Please Take a Math Class

Americans say ‘no’ to electrics despite high gas prices

Nearly six of 10 Americans — 57% — say they won’t buy an all-electric car no matter the price of gas, according to a USA TODAY/Gallup Poll.

That’s a stiff headwind just as automakers are developing electrics to help meet tighter federal rules that could require their fleets to average as high as 62 miles per gallon in 2025. And President Obama has set a goal of a million electric vehicles in use in the U.S. by 2015.

I’m assuming that journalism school covered metaphorical statements and the author used “stiff headwind” as he meant to.

That statistic presumably means ~40% are open to the idea. The US adult population is more than 200 million people, so in what world is a group of 80 million potential electric car drivers less than the 1 million needed to reach that goal, thus representing that stiff headwind?

Way down at the end, it is noted that

Nissan interprets the poll numbers as a good sign, pointing out that “as many as 40% are considering driving electric vehicles.”

While math is the obvious problem here, I don’t think it’s the larger issue, which is that of spin. The author/headline writer wanted to cast the story in a negative light and so they leveraged the existence of a slim-margin majority to make a statement. People resisting change really isn’t news. I wonder if they had done a poll around 1900 about the enthusiasm for driving an automobile, what kind of results they would have gotten.

5 thoughts on “Please Take a Math Class

  1. 57% say they won’t buy a horseless carriage no matter the price of hay!

  2. An electric car is a terrible idea if you live in deep winter or brutal summer – the batteries will rapidly degrade. Expect at least 10% capacity loss/year SOP, then accelerated by deep discharge, sizzle recharge, and overcharging. A vehicle that moves slowly with frequent stops is the best candidate – a taxicab, bus, or delivery van.

    Whatever happened to Enviro-whiner hysteria about nanotesla emissions from computer monitors? Take a cheap compass into any electric subway,

    WOW! Now snuggle a cheap compass into 200 ampere flows in your electric car, or your own body.

  3. It takes more energy to make them than they will save.
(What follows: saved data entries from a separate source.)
--- src/rtl/c2s_isqrt.sv ---
// ---------------------------------------------------------------------------
// c2s_isqrt - pipelined integer square root
// One root bit per stage; gives floor(sqrt(din)) and the remainder.
// ---------------------------------------------------------------------------
module c2s_isqrt #(
  parameter int IW = 50,
  parameter int N  = IW / 2
) (
  input  logic          clk,
  input  logic          en,
  input  logic [IW-1:0] din,
  output logic [N-1:0]  root,
  output logic [N+1:0]  rem
);

  localparam int RW = N + 2;

  logic [IW-1:0] val   [0:N];
  logic [N-1:0]  rt    [0:N];
  logic [RW-1:0] rm    [0:N];

  assign val[0] = din;
  assign rt[0]  = '0;
  assign rm[0]  = '0;

  for (genvar k = 0; k < N; k++) begin : g_stage
    logic [RW-1:0] cur;
    logic [RW:0]   trial;

    always_comb begin
      cur   = {rm[k][RW-3:0], val[k][IW-1:IW-2]};
      trial = {1'b0, cur} - {1'b0, rt[k], 2'b01};
    end

    always_ff @(posedge clk) begin
      if (en) begin
        val[k+1] <= {val[k][IW-3:0], 2'b00};
        if (!trial[RW]) begin
          rm[k+1] <= trial[RW-1:0];
          rt[k+1] <= {rt[k][N-2:0], 1'b1};
        end else begin
          rm[k+1] <= cur;
          rt[k+1] <= {rt[k][N-2:0], 1'b0};
        end
      end
    end
  end

  assign root = rt[N];
  assign rem  = rm[N];

endmodule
    Your justification, swansont?

  4. Why are electric cars so much worse than regular car batteries? Having lived in New England and known electric car users there, I think a 10% loss/year estimate is way too high.

    My main reservation about going electric is that I live out i the sticks and charging stations, like gas stations, are few and far between. I’d love a plug in hybrid since electric power is cheap out here, but it’s hard enough buying gasoline in some areas, so it will be a while before we have proper charging infrastructure.
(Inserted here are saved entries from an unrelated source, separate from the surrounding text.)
[src/hw/rtl/fsr_pkg.sv]
`timescale 1ns / 1ps

package fsr_pkg;

   localparam int MAX_TAPS_DEF    = 5;
   localparam int SAMPLE_BITS_DEF = 16;

   localparam int COEF_BITS      = 16;
   localparam int COEF_FRAC      = 14;
   localparam int TAP_BITS       = 3;
   localparam int OFFSET_BITS    = 3;
   localparam int CSR_INDEX_BITS = 3;
   localparam int CSR_DATA_BITS  = 16;

   localparam logic [CSR_INDEX_BITS-1:0] REG_TAP_COUNT    = 3'd0;
   localparam logic [CSR_INDEX_BITS-1:0] REG_OFFSET_MODE  = 3'd1;
   localparam logic [CSR_INDEX_BITS-1:0] REG_FIXED_OFFSET = 3'd2;
   localparam logic [CSR_INDEX_BITS-1:0] REG_COEF_BASE    = 3'd3;

   localparam logic [TAP_BITS-1:0] TAP_COUNT_RESET = 3'd5;

   typedef enum logic [1:0] {
      OFS_FIXED  = 2'd0,
      OFS_NONE   = 2'd1,
      OFS_MIDDLE = 2'd2,
      OFS_LAST   = 2'd3
   } offset_mode_type;

   typedef struct packed {
      logic shift;
      logic load;
   } cell_ctl_type;

endpackage

[src/hw/rtl/fsr_channels.sv]
`timescale 1ns / 1ps

interface fsr_req_if
   import fsr_pkg::*;
#(
   parameter int SAMPLE_BITS = SAMPLE_BITS_DEF
);
   logic                          valid;
   logic                          ready;
   logic signed [SAMPLE_BITS-1:0] sample;
   logic                          end_of_frame;

   modport source (output valid, sample, end_of_frame, input ready);
   modport sink   (input valid, sample, end_of_frame, output ready);
endinterface

interface fsr_rsp_if
   import fsr_pkg::*;
#(
   parameter int SAMPLE_BITS = SAMPLE_BITS_DEF
);
   logic                        valid;
   logic                        ready;
   logic signed [SAMPLE_BITS-1:0] filtered;
   logic signed [SAMPLE_BITS:0]   residual_value;

   modport source (output valid, filtered, residual_value, input ready);
   modport sink   (input valid, filtered, residual_value, output ready);
endinterface

interface fsr_csr_if
   import fsr_pkg::*;
();
   logic                      valid;
   logic                      ready;
   logic [CSR_INDEX_BITS-1:0] index;
   logic [CSR_DATA_BITS-1:0]  data;

   modport source (output valid, index, data, input ready);
   modport sink   (input valid, index, data, output ready);
endinterface

[src/hw/rtl/fsr_cell.sv]
`timescale 1ns / 1ps

module fsr_cell
   import fsr_pkg::*;
#(
   parameter int SAMPLE_BITS = SAMPLE_BITS_DEF
) (
   input  logic                                    clock,
   input  cell_ctl_type                            ctl,
   input  logic signed [SAMPLE_BITS-1:0]           sample_in,
   input  logic signed [COEF_BITS-1:0]             coef,
   input  logic                                    tap_used,
   output logic signed [SAMPLE_BITS-1:0]           sample_out,
   output logic signed [SAMPLE_BITS+COEF_BITS-1:0] product_out
);

   logic signed [SAMPLE_BITS-1:0]           sample_ff;
   logic signed [SAMPLE_BITS+COEF_BITS-1:0] product_ff;

   always_ff @(posedge clock) begin
      if (ctl.shift) begin
         sample_ff <= sample_in;
      end
      if (ctl.load) begin
         if (tap_used) begin
            product_ff <= sample_ff * coef;
         end else begin
            product_ff <= '0;
         end
      end
   end

   assign sample_out  = sample_ff;
   assign product_out = product_ff;

endmodule

[src/hw/rtl/fsr_sum.sv]
`timescale 1ns / 1ps

module fsr_sum
   import fsr_pkg::*;
#(
   parameter int MAX_TAPS    = MAX_TAPS_DEF,
   parameter int SAMPLE_BITS = SAMPLE_BITS_DEF
) (
   input  logic                                    clock,
   input  logic                                    reset,
   input  logic                                    in_valid,
   output logic                                    in_ready,
   input  logic signed [SAMPLE_BITS+COEF_BITS-1:0] products [MAX_TAPS],
   input  logic signed [SAMPLE_BITS-1:0]           resid_sample,
   fsr_rsp_if.source                               rsp_ch
);

   localparam int PROD_BITS = SAMPLE_BITS + COEF_BITS;
   localparam int ACC_BITS  = PROD_BITS + 3;
   localparam logic signed [ACC_BITS-1:0] ROUND_HALF = ACC_BITS'(1 << (COEF_FRAC - 1));
   localparam logic signed [ACC_BITS-1:0] F_MAX = ACC_BITS'((1 << (SAMPLE_BITS - 1)) - 1);
   localparam logic signed [ACC_BITS-1:0] F_MIN = ACC_BITS'(-(1 << (SAMPLE_BITS - 1)));

   logic                          c_valid_ff, c_valid_in;
   logic signed [ACC_BITS-1:0]    sum_ff, sum_in;
   logic signed [SAMPLE_BITS-1:0] c_resid_ff;
   logic                          out_valid_ff, out_valid_in;
   logic signed [SAMPLE_BITS-1:0] filtered_ff, filtered_in;
   logic signed [SAMPLE_BITS:0]   residual_ff, residual_in;
   logic signed [ACC_BITS-1:0]    rounded;
   logic                          d_ready, c_ready, c_load, d_load;

   assign d_ready  = !out_valid_ff || rsp_ch.ready;
   assign c_ready  = !c_valid_ff || d_ready;
   assign in_ready = c_ready;
   assign c_load   = in_valid && c_ready;
   assign d_load   = c_valid_ff && d_ready;

   // rounding constant rides along with the tap sum
   always_comb begin
      sum_in = ROUND_HALF;
      for (int k = 0; k < MAX_TAPS; k++) begin
         sum_in = sum_in + ACC_BITS'(products[k]);
      end
   end

   always_comb begin
      rounded = sum_ff >>> COEF_FRAC;
      priority if (rounded > F_MAX) begin
         filtered_in = SAMPLE_BITS'(F_MAX);
      end else if (rounded < F_MIN) begin
         filtered_in = SAMPLE_BITS'(F_MIN);
      end else begin
         filtered_in = SAMPLE_BITS'(rounded);
      end
      residual_in = (SAMPLE_BITS+1)'(c_resid_ff) - (SAMPLE_BITS+1)'(filtered_in);
   end

   always_comb begin
      c_valid_in = c_valid_ff;
      if (c_load) begin
         c_valid_in = 1'b1;
      end else if (d_load) begin
         c_valid_in = 1'b0;
      end
      out_valid_in = out_valid_ff;
      if (d_load) begin
         out_valid_in = 1'b1;
      end else if (rsp_ch.ready) begin
         out_valid_in = 1'b0;
      end
   end

   always_ff @(posedge clock) begin
      if (reset) begin
         c_valid_ff   <= 1'b0;
         out_valid_ff <= 1'b0;
      end else begin
         c_valid_ff   <= c_valid_in;
         out_valid_ff <= out_valid_in;
      end
      if (c_load) begin
         sum_ff     <= sum_in;
         c_resid_ff <= resid_sample;
      end
      if (d_load) begin
         filtered_ff <= filtered_in;
         residual_ff <= residual_in;
      end
   end

   assign rsp_ch.valid          = out_valid_ff;
   assign rsp_ch.filtered       = filtered_ff;
   assign rsp_ch.residual_value = residual_ff;

endmodule

[src/hw/rtl/fir_smoother_with_residual_top.sv]
`timescale 1ns / 1ps
// channel  | dir | handshake    | payload
// req_ch   | in  | valid/ready  | sample, end_of_frame
// rsp_ch   | out | valid/ready  | filtered, residual_value
// csr_ch   | in  | valid/ready  | index, data (ready always high)
//
// one sample per cycle unless rsp_ch back-pressure fills the pipe; a result is registered
// in the cell products, tap sum and round/saturate/residual stages, held while rsp_ch stalls.
// the stages hand off by valid/ready, so input is held back only once every
// stage up to the output register is full.
// synchronous reset clears the control registers, fill count and stage valids;
// the cell sample and product registers and the other data registers are not reset.

module fir_smoother_with_residual_top
   import fsr_pkg::*;
#(
   parameter int MAX_TAPS    = MAX_TAPS_DEF,
   parameter int SAMPLE_BITS = SAMPLE_BITS_DEF
) (
   input  logic      clock,
   input  logic      reset,
   fsr_req_if.sink   req_ch,
   fsr_rsp_if.source rsp_ch,
   fsr_csr_if.sink   csr_ch
);

   localparam int IDX_BITS  = (MAX_TAPS > 1) ? $clog2(MAX_TAPS) : 1;
   localparam int PROD_BITS = SAMPLE_BITS + COEF_BITS;

   logic [TAP_BITS-1:0]           tap_count_ff;
   offset_mode_type               offset_mode_ff;
   logic [OFFSET_BITS-1:0]        fixed_offset_ff;
   logic signed [COEF_BITS-1:0]   coef_ff [MAX_TAPS];

   logic [TAP_BITS-1:0]           fill_ff, fill_in, fill_pre;
   logic                          a_valid_ff, a_valid_in;
   logic                          b_valid_ff, b_valid_in;
   logic signed [SAMPLE_BITS-1:0] b_resid_ff, resid_sel;

   logic [TAP_BITS-1:0]           taps, offset, resid_idx;
   logic                          accept, fire, b_load, b_ready, sum_ready;
   cell_ctl_type                  cell_ctl;

   logic signed [SAMPLE_BITS-1:0] chain   [MAX_TAPS+1];
   logic signed [PROD_BITS-1:0]   product [MAX_TAPS];
   logic signed [COEF_BITS-1:0]   coef_sel [MAX_TAPS];
   logic                          tap_used [MAX_TAPS];

   // register file
   assign csr_ch.ready = 1'b1;

   always_ff @(posedge clock) begin
      if (reset) begin
         tap_count_ff    <= TAP_COUNT_RESET;
         offset_mode_ff  <= OFS_NONE;
         fixed_offset_ff <= '0;
         for (int k = 0; k < MAX_TAPS; k++) begin
            coef_ff[k] <= '0;
         end
      end else if (csr_ch.valid) begin
         priority if (csr_ch.index == REG_TAP_COUNT) begin
            tap_count_ff <= csr_ch.data[TAP_BITS-1:0];
         end else if (csr_ch.index == REG_OFFSET_MODE) begin
            offset_mode_ff <= offset_mode_type'(csr_ch.data[1:0]);
         end else if (csr_ch.index == REG_FIXED_OFFSET) begin
            fixed_offset_ff <= csr_ch.data[OFFSET_BITS-1:0];
         end else begin
            for (int k = 0; k < MAX_TAPS; k++) begin
               if (int'(csr_ch.index) == int'(REG_COEF_BASE) + k) begin
                  coef_ff[k] <= csr_ch.data;
               end
            end
         end
      end
   end

   // effective tap count and residual offset
   always_comb begin
      priority if (tap_count_ff == '0) begin
         taps = TAP_BITS'(1);
      end else if (int'(tap_count_ff) > MAX_TAPS) begin
         taps = TAP_BITS'(MAX_TAPS);
      end else begin
         taps = tap_count_ff;
      end
      unique case (offset_mode_ff)
         OFS_FIXED:  offset = (fixed_offset_ff > taps - 1'b1) ? taps - 1'b1 : fixed_offset_ff;
         OFS_NONE:   offset = '0;
         OFS_MIDDLE: offset = taps >> 1;
         OFS_LAST:   offset = taps - 1'b1;
         default:    offset = '0;
      endcase
      // window slot j sits in cell taps-1-j (cell 0 holds the newest sample)
      resid_idx = taps - 1'b1 - offset;
   end

   always_comb begin
      int j;
      resid_sel = chain[1];
      for (int k = 0; k < MAX_TAPS; k++) begin
         j = int'(taps) - 1 - k;
         tap_used[k] = (j >= 0);
         coef_sel[k] = (j >= 0) ? coef_ff[IDX_BITS'(j)] : '0;
         if (int'(resid_idx) == k) begin
            resid_sel = chain[k+1];
         end
      end
   end

   // fill tracking and stage handshake
   assign b_ready    = !b_valid_ff || sum_ready;
   assign req_ch.ready = !a_valid_ff || b_ready;
   assign accept     = req_ch.valid && req_ch.ready;
   assign b_load     = a_valid_ff && b_ready;
   assign fill_pre   = (fill_ff >= taps) ? taps : fill_ff + 1'b1;
   assign fire       = (fill_pre == taps);
   assign cell_ctl   = '{shift: accept, load: b_load};

   always_comb begin
      fill_in    = fill_ff;
      a_valid_in = a_valid_ff;
      b_valid_in = b_valid_ff;
      if (accept) begin
         fill_in    = req_ch.end_of_frame ? '0 : fill_pre;
         a_valid_in = fire;
      end else if (b_load) begin
         a_valid_in = 1'b0;
      end
      if (b_load) begin
         b_valid_in = 1'b1;
      end else if (sum_ready) begin
         b_valid_in = 1'b0;
      end
   end

   always_ff @(posedge clock) begin
      if (reset) begin
         fill_ff    <= '0;
         a_valid_ff <= 1'b0;
         b_valid_ff <= 1'b0;
      end else begin
         fill_ff    <= fill_in;
         a_valid_ff <= a_valid_in;
         b_valid_ff <= b_valid_in;
      end
      if (b_load) begin
         b_resid_ff <= resid_sel;
      end
   end

   // row of sample cells, newest at cell 0
   assign chain[0] = req_ch.sample;

   for (genvar k = 0; k < MAX_TAPS; k++) begin : g_cell
      fsr_cell #(
         .SAMPLE_BITS(SAMPLE_BITS)
      ) u_cell (
         .clock      (clock),
         .ctl        (cell_ctl),
         .sample_in  (chain[k]),
         .coef       (coef_sel[k]),
         .tap_used   (tap_used[k]),
         .sample_out (chain[k+1]),
         .product_out(product[k])
      );
   end

   fsr_sum #(
      .MAX_TAPS   (MAX_TAPS),
      .SAMPLE_BITS(SAMPLE_BITS)
   ) u_sum (
      .clock       (clock),
      .reset       (reset),
      .in_valid    (b_valid_ff),
      .in_ready    (sum_ready),
      .products    (product),
      .resid_sample(b_resid_ff),
      .rsp_ch      (rsp_ch)
   );

endmodule

[src/flat_wrapper.sv]
// flat-port wrapper written by rule: the top's interface ports become plain ports
module fir_smoother_with_residual_top_flat import fsr_pkg::*;
#(
   parameter int MAX_TAPS    = MAX_TAPS_DEF,
   parameter int SAMPLE_BITS = SAMPLE_BITS_DEF
)
  (clock, reset, req_ch_valid, req_ch_sample, req_ch_end_of_frame, req_ch_ready, rsp_ch_valid, rsp_ch_filtered, rsp_ch_residual_value, rsp_ch_ready, csr_ch_valid, csr_ch_index, csr_ch_data, csr_ch_ready);
  fsr_req_if #(.SAMPLE_BITS(SAMPLE_BITS)) req_ch_i ();
  fsr_rsp_if #(.SAMPLE_BITS(SAMPLE_BITS)) rsp_ch_i ();
  fsr_csr_if csr_ch_i ();
  input  logic clock;
  input  logic reset;
  input wire logic [$bits(req_ch_i.valid)-1:0] req_ch_valid;
  input wire logic [$bits(req_ch_i.sample)-1:0] req_ch_sample;
  input wire logic [$bits(req_ch_i.end_of_frame)-1:0] req_ch_end_of_frame;
  output wire logic [$bits(req_ch_i.ready)-1:0] req_ch_ready;
  output wire logic [$bits(rsp_ch_i.valid)-1:0] rsp_ch_valid;
  output wire logic [$bits(rsp_ch_i.filtered)-1:0] rsp_ch_filtered;
  output wire logic [$bits(rsp_ch_i.residual_value)-1:0] rsp_ch_residual_value;
  input wire logic [$bits(rsp_ch_i.ready)-1:0] rsp_ch_ready;
  input wire logic [$bits(csr_ch_i.valid)-1:0] csr_ch_valid;
  input wire logic [$bits(csr_ch_i.index)-1:0] csr_ch_index;
  input wire logic [$bits(csr_ch_i.data)-1:0] csr_ch_data;
  output wire logic [$bits(csr_ch_i.ready)-1:0] csr_ch_ready;
  assign req_ch_i.valid = req_ch_valid;
  assign req_ch_i.sample = req_ch_sample;
  assign req_ch_i.end_of_frame = req_ch_end_of_frame;
  assign req_ch_ready = req_ch_i.ready;
  assign rsp_ch_valid = rsp_ch_i.valid;
  assign rsp_ch_filtered = rsp_ch_i.filtered;
  assign rsp_ch_residual_value = rsp_ch_i.residual_value;
  assign rsp_ch_i.ready = rsp_ch_ready;
  assign csr_ch_i.valid = csr_ch_valid;
  assign csr_ch_i.index = csr_ch_index;
  assign csr_ch_i.data = csr_ch_data;
  assign csr_ch_ready = csr_ch_i.ready;
  fir_smoother_with_residual_top #(.MAX_TAPS(MAX_TAPS), .SAMPLE_BITS(SAMPLE_BITS)) u_core (.clock(clock), .reset(reset), .req_ch(req_ch_i), .rsp_ch(rsp_ch_i), .csr_ch(csr_ch_i));
endmodule
[config.mk]
export PLATFORM = sky130hd
export DESIGN_NAME = fir_smoother_with_residual_top_flat
export DESIGN_NICKNAME = d
export VERILOG_FILES = /design/src/hw/rtl/fsr_pkg.sv /design/src/hw/rtl/fsr_channels.sv /design/src/hw/rtl/fsr_cell.sv /design/src/hw/rtl/fsr_sum.sv /design/src/hw/rtl/fir_smoother_with_residual_top.sv /design/src/flat_wrapper.sv
export SDC_FILE = /design/constraint.sdc
export NUM_CORES = 2
export LEC_CHECK = 0
export BUFFER_PORTS_ARGS = -buffer_cell sky130_fd_sc_hd__buf_2
export CAP_MARGIN = 20
export CORE_UTILIZATION = 25
export DETAILED_ROUTE_END_ITERATION = 8
export GPL_TIMING_DRIVEN = 0
export SLEW_MARGIN = 20
export SYNTH_ARGS = -nofsm -noshare
export SYNTH_HDL_FRONTEND = slang
export SYNTH_SLANG_ARGS = --single-unit
[constraint.sdc]
create_clock -name clock -period 11.7 [get_ports clock]
set_input_delay 1.17 -clock clock [delete_from_list [all_inputs] [get_ports clock]]
set_output_delay 1.17 -clock clock [all_outputs]
set_load 0.02 [all_outputs]
==> flow_summary_export.csv <==
group,metric,value,unit
yosys,synth.distinct_cells,85,
critical_path,end_kind,"flop",
placement,dp_cells,10955,
grt,grt_pass1_wl,328,mm
grt,grt_usage,0.153,
clock_network,hold_buffers,0,
clock_network,insertion_delay,0.68,ns
timing,grt_setup_unrepaired,"true",
yosys,syn_area_per_cell,9.89,sq um
yosys,synth_seq_area_share,0.177,
timing,fin_ws,0.103,ns
die,dieArea,284000,sq um
yosys,yosys_warnings,0,
yosys,ys.flop_type,"edfxtp_1",
critical_path,crit_family,"adder cells",
placement,gp_congestion,0.938,
clock_network,ctsHtreeMaxLevel,2,
cells_and_area,final_util,0.279,
yosys,syn_area,70600,sq um
yosys,synth_cells,7130,
critical_path,arrival,11.95,ns
grt,met3_usage,0.0293,
cells_and_area,nets,9236,
route,first_pass_iters,6,
critical_path,worst_path_largest_cell_delay,0.81,ns
die,boundaryPins,77,
timing,fin_skew,0.0435,ns
die,die_h,533,um
placement,pre_cts_slack,-0.651,ns
route,wl_per_cell,19.3,um
route,totalWireLength,213,mm
run,maxCapViolCount,0,
grt,antenna_found_initial,34,
yosys,ys_ff_latch,421,
critical_path,cp_common_cell,"fa_1",
grt,grt_pass1_vias,52225,
cells_and_area,syn_to_final_growth,10.9,%
cells_and_area,fin_cells,11069,
yosys,yosys-top-cells-area,"fa_1, edfxtp_1, ha_1",
critical_path,critPathBufInv,8,
clock_network,cts_tree,"built",
critical_path,worstPathRequired,12.06,ns
timing,slew_violations,0,
die,std_cell_rows,194,
grt,grt.busiest_layer,"met2",
clock_network,clock_path_buffers,3,
grt,grt_max_degree,66,
placement,io_buffers,75,
critical_path,critical_path.max_fanout,13,
grt,overflow,0,
timing,max_slew_margin,0.196,
clock_network,clk_transition_reported_paths,0.07,ns
timing,worst-slew-pin-transition,1.20,ns
critical_path,critPathLaunchType,"flop",
grt,met2_usage,0.240,
yosys,synth_area_leader_cell,"fa_1",
yosys,synth_edf_count,406,
die,core-area,280000,sq um
route,ant_nets,0,
grt,use_met1,0.209,
die,start_util,0.252,
placement,dp_hpwl,179,mm
clock_network,cts_root_buf,"clkbuf_16",
route,vias_per_cell,4.52,
cells_and_area,layout-drive-gt1-share,0.0510,
route,drcViolationCount,0,
timing,post-route-period-util,0.991,
timing,holdWs,0.416,ns
route,drt_iter0_markers,4533,
die,die_x,533,um
critical_path,worst-r2r-setup-slack,0.10,ns
route,dr_total_vias,50048,
timing,finalHoldViolCount,0,
yosys,async_flop_share,0,
timing,max_freq,86.2,MHz
timing,finalSetupViolCount,0,
worst_hold_path,min_path_type,"flop to flop",
yosys,synth_top_cell_area_share,0.400,
clock_network,cts_inserted_buffers,52,
clock_network,clock-sinks,421,
timing,period_needed,11.60,ns
outcome,status,"complete, no violations",
critical_path,critical_path_class,"flop to flop",
critical_path,slowest_stage,"mux2i_1",
per-layer routing:
layer | wire (um) | part of all wire
met5 | 162 | 0.00076
met1 | 91800 | 0.43
met3 | 18400 | 0.086
met2 | 94600 | 0.44
met4 | 8450 | 0.040
cell families (layout without fill, tap and decap cells):
family	after synthesis	after routing	share of synthesized area
xor gates and xnor gates	194	194	0.0241
buffers and inverters	1871	2070	0.101
and+or+nand+nor	2007	2007	0.138
muxes	84	84	0.0121
other	1	17	0.0000532
DFF	421	421	0.177
AOI/OAI and AO/OA	645	645	0.0591
adders and majority gates	1907	1907	0.488
final cells by class:
cell class / count / area, sq um
inverters: 1619 / 6090
diodes: 14 / 35.0
clock buffers: 56 / 1320
fillers: 29645 / 202000
well taps: 3724 / 4660
multi-input cells: 4840 / 51200
clock inverters: 41 / 507
plain buffers: 251 / 1060
flip-flops and latches: 421 / 12500
repair buffers: 103 / 855
stage by stage:
step | area [sq um] | TNS [ns]
global route | 78200 | -0.110
finish | 78300 | 0
floorplan | 70600 | 0
detailed placement | 76200 | -4.32
CTS | 78100 | -0.0321
global placement | 75600 | -532.93
worst register-to-register path, delay by kind of cell, from the launching register on:
kind / cells / cell delay (ns)
AOI/OAI and AO/OA: 5 / 1.80
adders and majority gates: 8 / 3.63
buffers and inverters: 8 / 2.60
DFF: 1 / 0.30
muxes: 2 / 1.55
and+or+nand+nor: 6 / 1.39
what timing repair did:
item / in CTS / in global routing
setup endpoints to repair: 22 / 27
setup buffers: 0 / 4
pin swaps: 0 / 0
gates resized for setup: 14 / 29
cell usage after synthesis (7+ instances only):
cell      count
inv_1      1617
fa_1       1411
nand2_1     862
ha_1        496
edfxtp_1    406
and2_1      397
nor2_1      227
a21oi_1     194
clkbuf_1    175
nor2b_1     143
xnor2_1     134
and3_1      126
o21ai_0      89
mux2i_1      79
a21o_1       72
xor2_1       60
nand3_1      59
buf_2        55
nor3_1       47
or2_2        41
nand2b_1     35
o21ai_1      29
o21a_1       24
o211ai_1     23
a211oi_1     22
a22oi_1      21
a21boi_0     20
a31oi_1      20
or2_1        19
a22o_1       17
o221ai_1     17
o21bai_1     16
dfxtp_1      15
o22ai_1      14
buf_1        13
o31ai_1      12
or3_1        10
nor4_1        8
buf_4         7
nor3b_1       7
cell usage in the layout (no fill, tap or decap), drive strengths merged, types with 8 or more instances in the layout:
cell / count
o21ai: 120
ha: 496
nand3: 59
nor2b: 143
a21boi: 22
o21bai: 16
o21a: 24
nor4: 8
nor2: 227
a22oi: 21
fa: 1411
nand2b: 35
buf: 179
a21oi: 199
diode: 14
or2: 60
and2: 398
o221ai: 17
o211ai: 23
a211oi: 22
clkbuf: 231
o22ai: 14
nand2: 863
xor2: 60
nor3: 47
or3: 10
a31oi: 20
edfxtp: 406
inv: 1626
a21o: 72
mux2i: 81
and3: 126
o31ai: 12
a22o: 17
dfxtp: 15
clkinv: 21
xnor2: 134
flip-flops by register name, indices dropped and copies added, names as in the netlist, 3 cells and up:
| name | count |
|---|---|
| u_core.g_cell.u_cell.product_out | 160 |
| u_core.u_sum.sum_ff | 21 |
| u_core.coef_ff | 80 |
| u_core.u_sum.rsp_ch.residual_value | 17 |
| u_core.g_cell.u_cell.sample_out | 80 |
| u_core.b_resid_ff | 16 |
| u_core.u_sum.c_resid_ff | 16 |
| u_core.tap_count_ff | 3 |
| u_core.fixed_offset_ff | 3 |
| u_core.fill_ff | 3 |
| u_core.u_sum.rsp_ch.filtered | 16 |
worst paths after layout:
kind / start / to / cells past startpoint
worst max-delay path: u_core.tap_count_ff[1] / u_core.g_cell[4].u_cell.product_out[30] / 29
worst min-delay path: u_core.b_resid_ff[13] / u_core.u_sum.c_resid_ff[13] / 0
worst max register to register: u_core.tap_count_ff[1] / u_core.g_cell[4].u_cell.product_out[30] / 29
worst min register to register: u_core.b_resid_ff[13] / u_core.u_sum.c_resid_ff[13] / 0
Power is left out: the tool's default activity adds up to more than one toggle a clock period on the data nets, which glitch-free logic cannot reach.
    Speaking of infrastructure. Automobiles and trucks were lower cost per mile than horses for a long time before they were practical. Practical meant paved roads. The bicyclists had been pushing for them since the 1890s, but the big roll out was in the early 20th century, ending in 1971 when the interstates were completed. With paved roads, typical truck operating costs were 40% of horse and cart costs, but that doesn’t factor in the cost of paving the roads.

    Of course, nowadays, it’s like the early 19th century when the South did what it could to keep back the railroads. We couldn’t pave the roads if we tried in our current political climate.

  5. I think infrastructure will go hand-in-hand with adoption, just like with paved roads and gas stations in the adoption of the auto.